START Data excerpts

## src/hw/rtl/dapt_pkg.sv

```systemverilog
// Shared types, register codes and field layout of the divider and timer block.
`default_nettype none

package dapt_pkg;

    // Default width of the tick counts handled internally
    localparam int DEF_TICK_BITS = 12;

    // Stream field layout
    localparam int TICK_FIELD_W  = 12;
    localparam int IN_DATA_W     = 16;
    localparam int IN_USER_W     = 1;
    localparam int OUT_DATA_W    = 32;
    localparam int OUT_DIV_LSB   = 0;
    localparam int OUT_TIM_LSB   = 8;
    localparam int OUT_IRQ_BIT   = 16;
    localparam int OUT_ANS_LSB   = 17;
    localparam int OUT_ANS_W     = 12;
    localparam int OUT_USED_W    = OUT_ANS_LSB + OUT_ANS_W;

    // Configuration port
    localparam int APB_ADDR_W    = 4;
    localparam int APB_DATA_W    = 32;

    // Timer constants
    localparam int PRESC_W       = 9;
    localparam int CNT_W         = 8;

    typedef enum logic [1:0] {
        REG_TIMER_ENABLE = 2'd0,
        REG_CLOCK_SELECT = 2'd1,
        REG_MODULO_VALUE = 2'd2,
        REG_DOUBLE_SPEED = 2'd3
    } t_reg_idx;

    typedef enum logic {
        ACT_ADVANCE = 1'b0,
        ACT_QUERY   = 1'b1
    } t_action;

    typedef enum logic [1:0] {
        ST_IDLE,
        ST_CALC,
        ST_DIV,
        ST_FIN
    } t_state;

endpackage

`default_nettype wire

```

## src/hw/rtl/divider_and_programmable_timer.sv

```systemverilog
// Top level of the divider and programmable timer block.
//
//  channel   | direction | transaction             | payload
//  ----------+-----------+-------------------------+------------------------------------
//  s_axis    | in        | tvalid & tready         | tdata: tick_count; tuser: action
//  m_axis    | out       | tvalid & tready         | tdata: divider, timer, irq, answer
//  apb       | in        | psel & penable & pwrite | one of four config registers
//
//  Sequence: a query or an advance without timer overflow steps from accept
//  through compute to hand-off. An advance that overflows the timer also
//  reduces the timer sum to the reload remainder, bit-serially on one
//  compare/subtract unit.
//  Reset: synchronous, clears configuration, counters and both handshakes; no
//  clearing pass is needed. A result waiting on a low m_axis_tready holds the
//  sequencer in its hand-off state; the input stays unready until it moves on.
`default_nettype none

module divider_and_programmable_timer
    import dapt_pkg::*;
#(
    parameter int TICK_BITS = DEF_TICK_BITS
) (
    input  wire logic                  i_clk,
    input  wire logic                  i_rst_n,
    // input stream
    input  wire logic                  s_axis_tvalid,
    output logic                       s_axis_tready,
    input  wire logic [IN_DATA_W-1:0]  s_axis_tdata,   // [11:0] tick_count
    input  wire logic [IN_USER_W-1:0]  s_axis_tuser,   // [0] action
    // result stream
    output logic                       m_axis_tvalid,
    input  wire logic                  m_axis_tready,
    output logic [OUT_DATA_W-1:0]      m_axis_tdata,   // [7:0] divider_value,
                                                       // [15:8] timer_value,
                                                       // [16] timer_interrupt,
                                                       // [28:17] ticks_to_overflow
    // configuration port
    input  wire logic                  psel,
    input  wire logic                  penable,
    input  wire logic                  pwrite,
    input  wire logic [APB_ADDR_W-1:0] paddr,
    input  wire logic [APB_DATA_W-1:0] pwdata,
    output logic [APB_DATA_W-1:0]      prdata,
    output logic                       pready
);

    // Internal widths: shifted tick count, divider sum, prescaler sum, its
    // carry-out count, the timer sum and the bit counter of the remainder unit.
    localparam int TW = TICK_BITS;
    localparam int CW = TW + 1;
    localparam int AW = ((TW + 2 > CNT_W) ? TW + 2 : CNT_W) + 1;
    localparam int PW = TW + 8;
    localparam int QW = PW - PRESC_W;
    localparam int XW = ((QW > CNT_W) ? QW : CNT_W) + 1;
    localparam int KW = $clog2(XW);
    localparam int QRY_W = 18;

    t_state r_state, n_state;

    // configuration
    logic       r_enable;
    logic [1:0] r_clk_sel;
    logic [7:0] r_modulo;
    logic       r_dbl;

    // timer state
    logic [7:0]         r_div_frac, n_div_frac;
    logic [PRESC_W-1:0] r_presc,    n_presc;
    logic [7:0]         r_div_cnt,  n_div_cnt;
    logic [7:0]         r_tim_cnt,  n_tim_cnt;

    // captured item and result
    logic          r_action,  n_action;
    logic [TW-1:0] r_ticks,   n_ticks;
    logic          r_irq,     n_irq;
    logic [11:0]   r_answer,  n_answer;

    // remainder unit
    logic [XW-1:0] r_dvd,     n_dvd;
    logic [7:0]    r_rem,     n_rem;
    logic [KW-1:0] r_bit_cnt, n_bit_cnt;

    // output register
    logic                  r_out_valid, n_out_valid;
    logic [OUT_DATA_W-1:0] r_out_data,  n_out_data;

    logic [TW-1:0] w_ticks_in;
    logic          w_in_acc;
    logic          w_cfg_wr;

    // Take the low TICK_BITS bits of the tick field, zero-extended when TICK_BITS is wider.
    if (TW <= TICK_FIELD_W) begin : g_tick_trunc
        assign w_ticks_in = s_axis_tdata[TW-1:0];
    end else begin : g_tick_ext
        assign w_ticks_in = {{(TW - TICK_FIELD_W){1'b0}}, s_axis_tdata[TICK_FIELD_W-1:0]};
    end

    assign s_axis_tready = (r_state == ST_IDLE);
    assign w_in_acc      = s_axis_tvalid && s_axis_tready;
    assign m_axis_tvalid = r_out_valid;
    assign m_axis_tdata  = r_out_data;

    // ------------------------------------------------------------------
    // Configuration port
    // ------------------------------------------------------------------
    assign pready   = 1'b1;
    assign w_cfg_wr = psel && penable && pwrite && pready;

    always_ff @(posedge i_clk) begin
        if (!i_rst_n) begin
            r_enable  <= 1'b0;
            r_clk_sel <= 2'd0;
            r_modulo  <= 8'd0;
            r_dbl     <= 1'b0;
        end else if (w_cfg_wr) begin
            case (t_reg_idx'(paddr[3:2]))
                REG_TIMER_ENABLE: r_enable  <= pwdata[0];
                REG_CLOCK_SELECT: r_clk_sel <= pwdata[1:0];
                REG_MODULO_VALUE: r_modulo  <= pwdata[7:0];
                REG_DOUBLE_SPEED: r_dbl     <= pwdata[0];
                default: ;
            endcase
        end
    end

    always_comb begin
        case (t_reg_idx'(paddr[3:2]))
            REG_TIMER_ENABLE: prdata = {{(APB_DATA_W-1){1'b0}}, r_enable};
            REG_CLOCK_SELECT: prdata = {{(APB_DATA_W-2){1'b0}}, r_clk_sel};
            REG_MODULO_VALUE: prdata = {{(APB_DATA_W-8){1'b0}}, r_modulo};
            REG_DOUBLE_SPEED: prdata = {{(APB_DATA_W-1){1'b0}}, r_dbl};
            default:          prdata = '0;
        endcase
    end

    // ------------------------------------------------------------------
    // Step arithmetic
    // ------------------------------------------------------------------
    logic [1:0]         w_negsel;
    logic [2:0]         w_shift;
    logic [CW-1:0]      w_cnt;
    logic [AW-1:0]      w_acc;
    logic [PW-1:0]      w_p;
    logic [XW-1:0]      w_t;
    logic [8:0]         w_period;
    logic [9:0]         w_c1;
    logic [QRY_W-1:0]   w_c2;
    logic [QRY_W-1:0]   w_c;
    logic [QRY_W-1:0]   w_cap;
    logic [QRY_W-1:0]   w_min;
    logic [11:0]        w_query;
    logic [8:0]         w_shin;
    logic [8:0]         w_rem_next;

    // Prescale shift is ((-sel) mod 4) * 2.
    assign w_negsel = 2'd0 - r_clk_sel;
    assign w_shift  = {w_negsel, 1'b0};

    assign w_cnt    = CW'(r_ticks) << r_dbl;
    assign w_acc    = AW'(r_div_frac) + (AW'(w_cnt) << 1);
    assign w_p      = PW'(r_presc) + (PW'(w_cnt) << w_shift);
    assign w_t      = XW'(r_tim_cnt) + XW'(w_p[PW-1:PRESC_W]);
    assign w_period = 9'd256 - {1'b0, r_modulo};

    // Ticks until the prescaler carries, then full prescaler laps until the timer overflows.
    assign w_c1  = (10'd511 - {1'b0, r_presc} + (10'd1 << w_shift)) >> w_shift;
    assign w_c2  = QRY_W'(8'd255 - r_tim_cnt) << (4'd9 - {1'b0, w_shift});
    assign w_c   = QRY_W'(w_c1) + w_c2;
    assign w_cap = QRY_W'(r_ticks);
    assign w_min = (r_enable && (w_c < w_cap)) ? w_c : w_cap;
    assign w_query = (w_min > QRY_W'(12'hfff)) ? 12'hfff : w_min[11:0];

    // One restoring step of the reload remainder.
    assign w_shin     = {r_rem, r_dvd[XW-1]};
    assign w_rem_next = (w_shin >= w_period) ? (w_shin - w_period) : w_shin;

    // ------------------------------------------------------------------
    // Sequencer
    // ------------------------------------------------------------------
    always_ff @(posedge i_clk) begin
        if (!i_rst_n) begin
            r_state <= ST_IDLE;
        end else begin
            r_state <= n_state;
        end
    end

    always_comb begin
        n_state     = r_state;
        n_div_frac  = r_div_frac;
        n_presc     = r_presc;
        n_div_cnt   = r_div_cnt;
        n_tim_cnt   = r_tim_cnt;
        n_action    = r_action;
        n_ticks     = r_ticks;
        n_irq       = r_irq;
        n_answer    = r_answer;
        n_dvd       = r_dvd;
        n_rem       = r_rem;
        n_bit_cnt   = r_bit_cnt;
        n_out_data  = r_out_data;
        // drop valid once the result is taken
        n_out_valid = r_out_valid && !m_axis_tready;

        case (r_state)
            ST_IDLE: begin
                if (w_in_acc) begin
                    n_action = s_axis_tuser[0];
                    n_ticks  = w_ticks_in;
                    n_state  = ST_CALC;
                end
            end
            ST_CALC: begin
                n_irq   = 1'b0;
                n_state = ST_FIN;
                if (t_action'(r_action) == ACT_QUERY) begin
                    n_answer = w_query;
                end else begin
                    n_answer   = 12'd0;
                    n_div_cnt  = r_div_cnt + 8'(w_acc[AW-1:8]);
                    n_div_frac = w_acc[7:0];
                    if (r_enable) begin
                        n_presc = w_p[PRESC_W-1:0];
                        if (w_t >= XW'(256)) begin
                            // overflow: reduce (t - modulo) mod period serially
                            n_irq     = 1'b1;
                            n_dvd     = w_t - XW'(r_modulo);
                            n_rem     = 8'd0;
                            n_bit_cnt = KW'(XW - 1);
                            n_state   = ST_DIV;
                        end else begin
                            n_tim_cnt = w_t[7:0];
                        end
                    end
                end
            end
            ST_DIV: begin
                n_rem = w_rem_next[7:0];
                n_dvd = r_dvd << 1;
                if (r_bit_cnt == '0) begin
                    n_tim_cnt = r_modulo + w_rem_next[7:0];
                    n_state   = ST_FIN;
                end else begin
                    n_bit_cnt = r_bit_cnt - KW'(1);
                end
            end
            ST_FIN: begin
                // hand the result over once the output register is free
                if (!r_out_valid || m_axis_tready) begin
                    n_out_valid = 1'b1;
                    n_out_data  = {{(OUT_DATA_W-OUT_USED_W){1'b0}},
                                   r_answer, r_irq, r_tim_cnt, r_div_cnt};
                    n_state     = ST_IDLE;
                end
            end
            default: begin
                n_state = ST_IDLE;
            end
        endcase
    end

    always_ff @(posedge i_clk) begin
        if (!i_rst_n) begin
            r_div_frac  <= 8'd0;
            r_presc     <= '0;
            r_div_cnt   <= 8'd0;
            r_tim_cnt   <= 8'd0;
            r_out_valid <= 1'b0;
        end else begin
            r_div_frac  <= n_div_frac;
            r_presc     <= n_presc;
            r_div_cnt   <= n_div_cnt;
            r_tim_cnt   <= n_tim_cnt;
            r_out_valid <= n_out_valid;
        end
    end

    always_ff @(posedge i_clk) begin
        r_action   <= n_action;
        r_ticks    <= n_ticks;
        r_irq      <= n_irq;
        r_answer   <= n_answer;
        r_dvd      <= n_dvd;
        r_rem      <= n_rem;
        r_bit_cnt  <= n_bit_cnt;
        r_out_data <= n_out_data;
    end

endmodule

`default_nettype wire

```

END Data excerpts

Work order => Every line above in which the word "penable" occurs is to be copied.

The completed task =>
//  apb       | in        | psel & penable & pwrite | one of four config registers
    input  wire logic                  penable,
    assign w_cfg_wr = psel && penable && pwrite && pready;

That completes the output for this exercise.